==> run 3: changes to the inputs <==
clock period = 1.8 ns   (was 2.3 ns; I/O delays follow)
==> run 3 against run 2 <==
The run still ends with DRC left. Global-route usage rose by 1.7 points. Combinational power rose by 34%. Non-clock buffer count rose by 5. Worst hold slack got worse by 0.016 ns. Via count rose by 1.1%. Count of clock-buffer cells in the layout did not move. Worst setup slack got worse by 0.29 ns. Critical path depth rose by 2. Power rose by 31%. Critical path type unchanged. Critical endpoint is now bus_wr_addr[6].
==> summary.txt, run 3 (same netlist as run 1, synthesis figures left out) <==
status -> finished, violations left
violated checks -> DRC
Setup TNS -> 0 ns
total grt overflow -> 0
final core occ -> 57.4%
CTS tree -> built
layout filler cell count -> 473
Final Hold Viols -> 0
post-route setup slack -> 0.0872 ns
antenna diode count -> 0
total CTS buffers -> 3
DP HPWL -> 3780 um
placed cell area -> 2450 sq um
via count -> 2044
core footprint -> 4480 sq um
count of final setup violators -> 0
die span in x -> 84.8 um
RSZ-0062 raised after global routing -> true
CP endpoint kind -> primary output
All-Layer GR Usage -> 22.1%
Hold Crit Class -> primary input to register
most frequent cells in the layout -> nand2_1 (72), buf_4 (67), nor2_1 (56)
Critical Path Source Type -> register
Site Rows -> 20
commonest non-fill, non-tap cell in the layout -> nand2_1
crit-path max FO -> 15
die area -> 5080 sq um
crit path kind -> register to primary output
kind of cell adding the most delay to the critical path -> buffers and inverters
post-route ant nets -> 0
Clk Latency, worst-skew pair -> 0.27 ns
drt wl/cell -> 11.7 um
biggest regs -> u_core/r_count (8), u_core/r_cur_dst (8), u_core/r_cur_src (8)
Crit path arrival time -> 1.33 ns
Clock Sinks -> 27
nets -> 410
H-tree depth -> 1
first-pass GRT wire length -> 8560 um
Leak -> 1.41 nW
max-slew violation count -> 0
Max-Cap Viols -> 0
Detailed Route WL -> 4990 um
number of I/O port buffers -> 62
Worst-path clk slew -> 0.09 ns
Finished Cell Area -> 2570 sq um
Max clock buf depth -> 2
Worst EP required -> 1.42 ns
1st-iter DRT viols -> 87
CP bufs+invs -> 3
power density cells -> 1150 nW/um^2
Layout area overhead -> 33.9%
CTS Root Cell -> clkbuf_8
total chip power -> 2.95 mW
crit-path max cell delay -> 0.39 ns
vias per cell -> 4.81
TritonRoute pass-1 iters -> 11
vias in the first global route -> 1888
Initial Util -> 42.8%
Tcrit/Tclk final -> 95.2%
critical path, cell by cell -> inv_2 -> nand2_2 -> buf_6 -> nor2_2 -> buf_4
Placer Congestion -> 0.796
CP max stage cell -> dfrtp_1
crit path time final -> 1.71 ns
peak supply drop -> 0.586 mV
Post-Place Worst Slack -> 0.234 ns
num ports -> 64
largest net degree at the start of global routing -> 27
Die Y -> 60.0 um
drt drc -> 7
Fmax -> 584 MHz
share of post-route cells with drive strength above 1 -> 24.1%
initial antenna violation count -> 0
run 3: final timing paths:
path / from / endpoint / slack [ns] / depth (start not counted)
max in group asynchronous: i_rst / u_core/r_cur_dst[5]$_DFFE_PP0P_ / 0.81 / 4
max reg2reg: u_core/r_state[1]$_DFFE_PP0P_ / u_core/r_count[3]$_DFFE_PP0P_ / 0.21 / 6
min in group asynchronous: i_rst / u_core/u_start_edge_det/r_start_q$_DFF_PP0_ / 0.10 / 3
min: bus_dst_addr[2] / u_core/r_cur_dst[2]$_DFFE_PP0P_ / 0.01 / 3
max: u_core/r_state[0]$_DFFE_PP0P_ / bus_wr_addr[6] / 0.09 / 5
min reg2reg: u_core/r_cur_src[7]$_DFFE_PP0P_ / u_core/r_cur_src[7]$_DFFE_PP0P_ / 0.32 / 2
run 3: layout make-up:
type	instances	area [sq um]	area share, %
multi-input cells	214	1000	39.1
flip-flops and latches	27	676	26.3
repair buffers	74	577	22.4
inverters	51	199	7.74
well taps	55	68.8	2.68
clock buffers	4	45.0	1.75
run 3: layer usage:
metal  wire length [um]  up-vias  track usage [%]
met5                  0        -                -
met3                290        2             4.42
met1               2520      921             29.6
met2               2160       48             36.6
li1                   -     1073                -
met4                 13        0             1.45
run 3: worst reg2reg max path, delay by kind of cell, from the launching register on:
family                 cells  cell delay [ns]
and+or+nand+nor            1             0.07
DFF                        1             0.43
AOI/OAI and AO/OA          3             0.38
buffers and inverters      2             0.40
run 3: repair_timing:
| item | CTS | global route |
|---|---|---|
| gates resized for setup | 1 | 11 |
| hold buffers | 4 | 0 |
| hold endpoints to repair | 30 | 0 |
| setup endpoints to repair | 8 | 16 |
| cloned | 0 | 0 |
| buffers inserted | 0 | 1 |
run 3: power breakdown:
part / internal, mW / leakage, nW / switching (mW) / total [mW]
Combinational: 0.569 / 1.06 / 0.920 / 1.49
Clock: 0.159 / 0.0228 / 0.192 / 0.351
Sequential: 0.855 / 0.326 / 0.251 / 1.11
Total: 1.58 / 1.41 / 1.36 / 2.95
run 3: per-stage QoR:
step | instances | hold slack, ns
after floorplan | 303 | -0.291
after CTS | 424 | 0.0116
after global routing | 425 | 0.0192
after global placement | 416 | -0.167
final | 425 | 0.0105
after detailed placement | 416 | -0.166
File: config.mk
export PLATFORM = sky130hd
export DESIGN_NAME = vga_led_decoder
export DESIGN_NICKNAME = d
export VERILOG_FILES = /design/src/rtl/vga_led_decoder.sv
export SDC_FILE = /design/constraint.sdc
export NUM_CORES = 1
export LEC_CHECK = 0
export ABC_AREA = 1
export BUFFER_PORTS_ARGS = -buffer_cell sky130_fd_sc_hd__clkbuf_2
export CAP_MARGIN = 30
export CORE_ASPECT_RATIO = 0.75
export CORE_MARGIN = 1
export CORE_UTILIZATION = 55
export DETAILED_ROUTE_END_ITERATION = 7
export GPL_TIMING_DRIVEN = 0
export MAX_ROUTING_LAYER = met4
export PLACE_DENSITY = 0.87
export SLEW_MARGIN = 40
export SYNTH_ARGS = -nofsm -noshare
export SYNTH_HDL_FRONTEND = slang
export SYNTH_SLANG_ARGS = --single-unit
File: constraint.sdc
create_clock -name clk50 -period 2.8 [get_ports clk50]
set_input_delay 0.14 -clock clk50 [delete_from_list [all_inputs] [get_ports clk50]]
set_output_delay 0.14 -clock clk50 [all_outputs]
set_load 0.02 [all_outputs]
[config.mk]
export PLATFORM = sky130hd
export DESIGN_NAME = seq_multiplier_flat
export DESIGN_NICKNAME = d
export VERILOG_FILES = /design/src/rtl/seq_multiplier_if.sv /design/src/rtl/seq_multiplier.sv /design/src/flat_wrapper.sv
export SDC_FILE = /design/constraint.sdc
export NUM_CORES = 1
export LEC_CHECK = 0
export ABC_AREA = 0
export BUFFER_PORTS_ARGS = -buffer_cell sky130_fd_sc_hd__buf_2
export CORE_MARGIN = 2
export CORE_UTILIZATION = 56
export CTS_CLUSTER_SIZE = 30
export DETAILED_ROUTE_END_ITERATION = 8
export HOLD_SLACK_MARGIN = 0.02
export PLACE_DENSITY = 0.85
export RECOVER_POWER = 50
export SETUP_SLACK_MARGIN = 0.15
export SYNTH_ARGS = -nofsm -noshare
export SYNTH_HDL_FRONTEND = slang
export SYNTH_SLANG_ARGS = --single-unit
[constraint.sdc]
create_clock -name clk -period 4.15 [get_ports clk]
set_input_delay 0 -clock clk [delete_from_list [all_inputs] [get_ports clk]]
set_output_delay 0 -clock clk [all_outputs]
set_load 0.01 [all_outputs]
[src/rtl/seq_multiplier_if.sv]
// Request/response bundle between the ALU control unit and the sequential multiplier.
// The master issues operands with start; the slave answers with ready/busy/valid/result.
interface seq_multiplier_if #(
  parameter int WIDTH = 32
);
  logic               start;
  logic               signed_mode;
  logic [WIDTH-1:0]   inp1;
  logic [WIDTH-1:0]   inp2;
  logic               ready;
  logic               busy;
  logic               valid;
  logic [2*WIDTH-1:0] result;

  modport master (
    output start, signed_mode, inp1, inp2,
    input  ready, busy, valid, result
  );

  modport slave (
    input  start, signed_mode, inp1, inp2,
    output ready, busy, valid, result
  );
endinterface

[src/rtl/seq_multiplier.sv]
// Multi-cycle shift-add multiplier: WIDTH/BITS_PER_CYCLE iterations on operand magnitudes,
// sign applied once on the final iteration. Fixed, data-independent latency.
module seq_multiplier #(
  parameter int WIDTH          = 32,
  parameter int BITS_PER_CYCLE = 1
) (
  input  logic          clk,
  input  logic          rst,
  seq_multiplier_if.slave bus
);
  localparam int N  = WIDTH / BITS_PER_CYCLE;
  localparam int CW = (N > 1) ? $clog2(N) : 1;
  localparam logic [CW-1:0] LAST = CW'(N - 1);

  typedef enum logic [1:0] {IDLE, BUSY, DONE} state_t;

  state_t             state_reg, state_next;
  logic [CW-1:0]      cnt_reg;
  logic [2*WIDTH-1:0] acc_reg;
  logic [2*WIDTH-1:0] mcand_reg;
  logic [WIDTH-1:0]   mplier_reg;
  logic               neg_reg;
  logic [2*WIDTH-1:0] result_reg;

  logic [WIDTH-1:0]   mag1, mag2;
  logic               last_iter;
  logic [2*WIDTH-1:0] pp_sum;
  logic [2*WIDTH-1:0] acc_sum;
  logic [2*WIDTH-1:0] pp_term [BITS_PER_CYCLE];

  // Negating -2^(WIDTH-1) yields the same bit pattern, which is its correct unsigned magnitude.
  assign mag1 = (bus.signed_mode && bus.inp1[WIDTH-1]) ? -bus.inp1 : bus.inp1;
  assign mag2 = (bus.signed_mode && bus.inp2[WIDTH-1]) ? -bus.inp2 : bus.inp2;
  assign last_iter = (cnt_reg == LAST);

  // One shifted copy of the multiplicand per multiplier bit retired this cycle.
  genvar gi;
  generate
    for (gi = 0; gi < BITS_PER_CYCLE; gi++) begin : g_pp
      assign pp_term[gi] = mplier_reg[gi] ? (mcand_reg << gi) : '0;
    end
  endgenerate

  always_comb begin
    pp_sum = '0;
    for (int i = 0; i < BITS_PER_CYCLE; i++) begin
      pp_sum = pp_sum + pp_term[i];
    end
    acc_sum = acc_reg + pp_sum;
  end

  always_ff @(posedge clk) begin
    if (rst) state_reg <= IDLE;
    else     state_reg <= state_next;
  end

  always_comb begin
    state_next = state_reg;
    case (state_reg)
      IDLE, DONE: if (bus.start) state_next = BUSY;
      BUSY:       if (last_iter) state_next = DONE;
      default:    state_next = IDLE;
    endcase
  end

  always_ff @(posedge clk) begin
    if (rst) begin
      cnt_reg    <= '0;
      acc_reg    <= '0;
      mcand_reg  <= '0;
      mplier_reg <= '0;
      neg_reg    <= 1'b0;
      result_reg <= '0;
    end else begin
      case (state_reg)
        IDLE, DONE: begin
          if (bus.start) begin
            mcand_reg  <= {{WIDTH{1'b0}}, mag1};
            mplier_reg <= mag2;
            neg_reg    <= bus.signed_mode & (bus.inp1[WIDTH-1] ^ bus.inp2[WIDTH-1]);
            acc_reg    <= '0;
            cnt_reg    <= '0;
          end
        end
        BUSY: begin
          acc_reg    <= acc_sum;
          mcand_reg  <= mcand_reg << BITS_PER_CYCLE;
          mplier_reg <= mplier_reg >> BITS_PER_CYCLE;
          cnt_reg    <= cnt_reg + CW'(1);
          if (last_iter) result_reg <= neg_reg ? -acc_sum : acc_sum;
        end
        default: ;
      endcase
    end
  end

  always_comb begin
    bus.ready  = (state_reg == IDLE) || (state_reg == DONE);
    bus.busy   = (state_reg == BUSY);
    bus.valid  = (state_reg == DONE);
    bus.result = result_reg;
  end
endmodule

[src/flat_wrapper.sv]
// flat-port wrapper written by rule: the top's interface ports become plain ports
module seq_multiplier_flat 
#(
  parameter int WIDTH          = 32,
  parameter int BITS_PER_CYCLE = 1
)
  (clk, rst, bus_start, bus_signed_mode, bus_inp1, bus_inp2, bus_ready, bus_busy, bus_valid, bus_result);
  seq_multiplier_if #(.WIDTH(WIDTH)) bus_i ();
  input  logic clk;
  input  logic rst;
  input wire logic [$bits(bus_i.start)-1:0] bus_start;
  input wire logic [$bits(bus_i.signed_mode)-1:0] bus_signed_mode;
  input wire logic [$bits(bus_i.inp1)-1:0] bus_inp1;
  input wire logic [$bits(bus_i.inp2)-1:0] bus_inp2;
  output wire logic [$bits(bus_i.ready)-1:0] bus_ready;
  output wire logic [$bits(bus_i.busy)-1:0] bus_busy;
  output wire logic [$bits(bus_i.valid)-1:0] bus_valid;
  output wire logic [$bits(bus_i.result)-1:0] bus_result;
  assign bus_i.start = bus_start;
  assign bus_i.signed_mode = bus_signed_mode;
  assign bus_i.inp1 = bus_inp1;
  assign bus_i.inp2 = bus_inp2;
  assign bus_ready = bus_i.ready;
  assign bus_busy = bus_i.busy;
  assign bus_valid = bus_i.valid;
  assign bus_result = bus_i.result;
  seq_multiplier #(.WIDTH(WIDTH), .BITS_PER_CYCLE(BITS_PER_CYCLE)) u_core (.clk(clk), .rst(rst), .bus(bus_i));
endmodule
Word-level counts from Yosys, hierarchy flattened. Cells that the tools add are included.

Add/subtract/negate cells: 5. Eq/ne operators: 5. Multiplexer cells: 15. Bitwise gates (word level): 2. Reductions and logical operators: 10.

Operator list (number): $mux W64 (4); $pmux W64 S2 (2); $mux W32 (3); $add A64 B64 Y64 (1); $neg A32 Y32 (2); $neg A64 Y64 (1); $pmux W32 S2 (1); $pmux W5 S2 (1); $reduce_and A2 Y1 (4); $add A5 B1 Y5 const B (1); $eq A5 B5 Y1 const B (1); $mux W5 (1); $mux W2 (2); $pmux W2 S2 (1); $eq A2 B1 Y1 const B (1); $eq A2 B2 Y1 const B (1); $logic_and A1 B1 Y1 (2); $logic_not A2 Y1 (1); $ne A2 B1 Y1 const B (1); $ne A2 B2 Y1 const B (1); $reduce_bool A2 Y1 (1); $reduce_or A2 Y1 (1); $and A1 B1 Y1 (1); $logic_or A1 B1 Y1 (1); $xor A1 B1 Y1 (1).

Input port bits: 68. Output and inout bits: 67. Bits in registers: 232. Logic and storage cells: 44.

Longest topological paths before layout.
Depth after elaboration: 4. Mapped depth: 19. Mapped depth without buffers: 15.

Worst setup path before layout. OpenSTA, ideal clock, no wires.

Path kind: register -> register. Start point: register u_core.mplier_reg[0]. End point: register u_core.result_reg[55] (netlist: u_core.bus.result[55]). Setup time: 0.119 ns. Arrival: 4.340 ns. Period minus slack after synthesis: 4.458 ns. Setup slack: -0.308 ns. Cell stages (with the launch flop): 19. Buffers on the path: 3. Data required time: 4.031 ns. Cells stage by stage: dfxtp_1 clkbuf_1 clkbuf_1 and2_1 ha_1 inv_1 fa_1 nor2b_1 o31a_1 buf_6 o21ai_4 a311oi_1 o21ai_0 a221oi_2 nand4_2 nor4_4 or4b_1 a21o_1 o221a_1.

Word-level cells in the longest chain between the ends: 4.

Ends and longest elaborated chain: from (decl) (line seq_multiplier.sv:21) `logic [WIDTH-1:0] mplier_reg;`; from (signal assigned) (line seq_multiplier.sv:79) `mplier_reg <= mag2;`; from (signal assigned) (line seq_multiplier.sv:88) `mplier_reg <= mplier_reg >> BITS_PER_CYCLE;`; $mux W64 * (line seq_multiplier.sv:40) `assign pp_term[gi] = mplier_reg[gi] ? (mcand_reg << gi) : '0;`; $add A64 B64 Y64 * (line seq_multiplier.sv:49) `acc_sum = acc_reg + pp_sum;`; $neg A64 Y64 (line seq_multiplier.sv:90) `if (last_iter) result_reg <= neg_reg ? -acc_sum : acc_sum;`; $mux W64 * (line seq_multiplier.sv:90); to (signal assigned) (line seq_multiplier.sv:90); to (decl) (line seq_multiplier.sv:23) `logic [2*WIDTH-1:0] result_reg;`.

Every way passes the cells marked *; elsewhere a longest branch is shown, timed or not. A chain may end at the register's enable or synchronous reset.

Worst setup path in the final report.
Start point: register u_core.mplier_reg[0]. End point: register u_core.result_reg[58] (netlist: u_core.bus.result[58]).

Same word-level chain as after synthesis.

==> flow_summary.json <==
{
  "syn_nets": 2340,
  "antenna_found_initial": 4,
  "routedWlPerCell_um": 23.63,
  "dp.final_hpwl_um": 44830,
  "arrival_ns": 4.87,
  "finalWirelength_um": 73980,
  "core_area_um2": 29480,
  "fin_util_pct": 80.11,
  "start_util_pct": 56.71,
  "max_stage_delay_ns": 0.58,
  "hold_path.class": "primary input to register",
  "die_area_um2": 31250,
  "clkSinkCount": 232,
  "drive_gt1_share_pct": 27.35,
  "grt_max_degree": 101,
  "first_iter_violations": 3112,
  "dr.pass1.iters": 8,
  "rrSetupSlack_ns": -0.22,
  "gp_congestion": 0.9971,
  "setup_viol": 29,
  "synth_area_um2": 16720,
  "async_flop_share_pct": 0,
  "min_period_over_period_pct": 105.3,
  "cellLeakagePower_nw": 9.371,
  "timing.rr.start": "u_core.mplier_reg[0]",
  "grt_pass1_wl_um": 108900,
  "cp_slowest_cell": "or4_1",
  "cts-buffers-inserted": 25,
  "grt_overflow": 0,
  "drv_slew": 334,
  "path_buf_inv": 2,
  "ys_warn_count": 0,
  "io-pin-count": 135,
  "worstSetupPathType": "register to register",
  "fmax_mhz": 228.8,
  "die_width_um": 176.8,
  "worstPathCellList": "and2_4 > ha_4 > inv_2 > fa_2 > nor2b_4 > o31a_4 > o21ai_4 > a311oi_4 > or3_4 > a221oi_4 > nand4_4 > buf_6 > nor4_4 > nand4b_4 > or4_1 > nand3_1",
  "worstReg2RegEnd": "u_core.bus.result[58]",
  "drc": 0,
  "cts_tree": "done",
  "rsz0062_at_grt": "yes",
  "syn_inst": 2203,
  "crit_cells": 16,
  "holdPathEnd": "u_core.mcand_reg[3]",
  "cap_violations": 4,
  "synth_seq_cells": 232,
  "synth_area_leaders": "dfxtp_1 (28%), a22oi_1 (7.1%), a21oi_1 (6.4%)",
  "ir_drop_mv": 0.2585,
  "yosysMostFrequentCell": "nor2_1",
  "clk_latency_ns": 0.56,
  "synth_top_area_share_pct": 27.78,
  "run_status": "complete, but fails checks",
  "cts-root-buf": "clkbuf_16",
  "end_kind": "register",
  "htree_levels": 1,
  "hold_viol": 0,
  "ys_types": 108,
  "antenna_left": 0,
  "path_max_fanout": 7,
  "yosys.area.top_type": "dfxtp_1",
  "vias_per_cell": 6.759,
  "port_buffers": 134,
  "final_nets": 2855,
  "grt_use_total_pct": 43.84,
  "reg2regPathDepth": 16,
  "synth_area_per_cell_um2": 7.589,
  "grt_pass1_vias": 20220,
  "clkTransAtPathRegs_ns": 0.07,
  "die_h_um": 176.8,
  "synth_edf_count": 0,
  "hold_slack_ns": 0.08304,
  "syn_to_final_growth_pct": 41.27,
  "seq_area_frac_synth_pct": 27.78,
  "start_kind": "register",
  "powerDensity_nw_per_um2": 248.1,
  "clk_path_buf_depth": 3,
  "slew_headroom_pct": -44.55,
  "vias": 21160,
  "cp.required_ns": 4.65,
  "skew_ns": 0.02818,
  "ys.flop_type": "dfxtp_1",
  "synth_common_cells": "nor2_1 (279), dfxtp_1 (232), a21oi_1 (214), nand2_1 (207), a22oi_1 (159)",
  "fp-row-count": 63,
  "critPathTopFamily": "simple AND/OR/NAND/NOR gates",
  "worstHoldStart": "bus_inp1[1]",
  "postLayoutSetupSlackWorst_ns": -0.2214,
  "final.min_clock_period_ns": 4.371,
  "holdPathStages": 5,
  "violations": "capacitance limit, slew limit, setup timing",
  "tightest_slew_ns": 2.168
}
==> area by class of cell <==
cell class / instances / area [um^2]
inverters: 30 / 113.9
flip-flops and latches: 232 / 4649
clock inverters: 13 / 147.6
diodes: 6 / 15.01
well taps: 390 / 488.0
clock buffers: 31 / 688.2
fillers: 1869 / 5863
repair buffers: 631 / 4702
multi-input cells: 1798 / 12810
==> report_power, final <==
group	total [W]	switching (W)	internal [W]	leakage, nW
Clock	0.00237	0.00101	0.00136	0.422
Sequential	0.00235	0.0000636	0.00228	1.88
Combinational	0.00114	0.000672	0.000471	7.07
==> worst max-delay path by stage <==
stage / from / end
2_1_floorplan: u_core.mplier_reg[0] / u_core.bus.result[55]
3_3_place_gp: u_core.mplier_reg[0] / u_core.bus.result[59]
3_5_place_dp: u_core.mplier_reg[0] / u_core.bus.result[59]
4_1_cts: u_core.mplier_reg[0] / u_core.bus.result[55]
5_1_grt: u_core.mplier_reg[0] / u_core.bus.result[54]
6_report: u_core.mplier_reg[0] / u_core.bus.result[58]
==> kinds of logic (layout without fill, tap and decap cells) <==
family / after synthesis / count (layout) / synth area share [%]
fa+ha+maj: 69 / 69 / 5.209
mux: 9 / 9 / 0.5538
xor+xnor: 137 / 137 / 7.177
flops: 232 / 232 / 27.78
compound gates: 751 / 751 / 30.47
buf+inv: 173 / 705 / 4.019
simple gates: 832 / 832 / 24.79
other cells: 0 / 6 / 0
==> worst reg2reg max path: stages, from the launching register on <==
cell and delay (ns):
dfxtp_4 0.38, and2_4 0.17, ha_4 0.15, inv_2 0.05
fa_2 0.24, nor2b_4 0.06, o31a_4 0.41, o21ai_4 0.31
a311oi_4 0.16, or3_4 0.44, a221oi_4 0.35, nand4_4 0.19
buf_6 0.17, nor4_4 0.34, nand4b_4 0.24, or4_1 0.58
nand3_1 0.09
==> per-layer routing <==
metal | GRT usage [%] | up-vias | share of wire, %
met4 | 20.49 | 0 | 5.9
li1 | - | 9149 | -
met5 | 0.9615 | - | 0
met2 | 69.17 | 1660 | 43
met3 | 10.50 | 444 | 12
met1 | 56.39 | 9910 | 39
==> metrics by stage <==
stage	TNS, ns	instance area [um^2]	total power (W)	std cells	setup WS (ns)
3_5_place_dp	-6.529	20110	0.003190	2928	-0.4384
5_1_grt	-7.118	23610	0.005962	3128	-0.3004
6_report	-2.781	23620	0.005861	3131	-0.2214
2_1_floorplan	0	16910	0.002878	2203	0.06497
4_1_cts	-0.1955	23090	0.005665	3108	-0.1034
3_3_place_gp	-3.671	20110	0.003165	2928	-0.3048
==> placed cells by master (no fill, tap or decap), drive strengths merged, types with 37 or more instances in the layout <==
cell         count
buf            449
nor2           279
dfxtp          232
a21oi          219
nand2          208
a22oi          159
dlygate4sd3    112
o21ai          106
clkbuf         101
and2            88
xor2            77
a211oi          69
ha              68
xnor2           60
nor3            45
nand4           37
==> timing repair <==
| action | CTS | global route |
|---|---|---|
| pin swaps | 55 | 62 |
| hold buffers | 112 | 0 |
| endpoints found under the setup margin | 42 | 50 |
| gates resized for setup | 151 | 97 |
| setup buffers | 24 | 17 |
| hold endpoints to repair | 91 | 0 |
(Power assumes the default switching activity.)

◆ ◆ ◆ ◆ ◆ ◆ ◆

__Problem requirements__. Beginning with the line above that contains "Hold Crit Class -> primary input to register", copy each line exactly up to and including the line that contains "drt wl/cell -> 11.7 um", and go no further.

__Response for this exercise__.
Hold Crit Class -> primary input to register
most frequent cells in the layout -> nand2_1 (72), buf_4 (67), nor2_1 (56)
Critical Path Source Type -> register
Site Rows -> 20
commonest non-fill, non-tap cell in the layout -> nand2_1
crit-path max FO -> 15
die area -> 5080 sq um
crit path kind -> register to primary output
kind of cell adding the most delay to the critical path -> buffers and inverters
post-route ant nets -> 0
Clk Latency, worst-skew pair -> 0.27 ns
drt wl/cell -> 11.7 um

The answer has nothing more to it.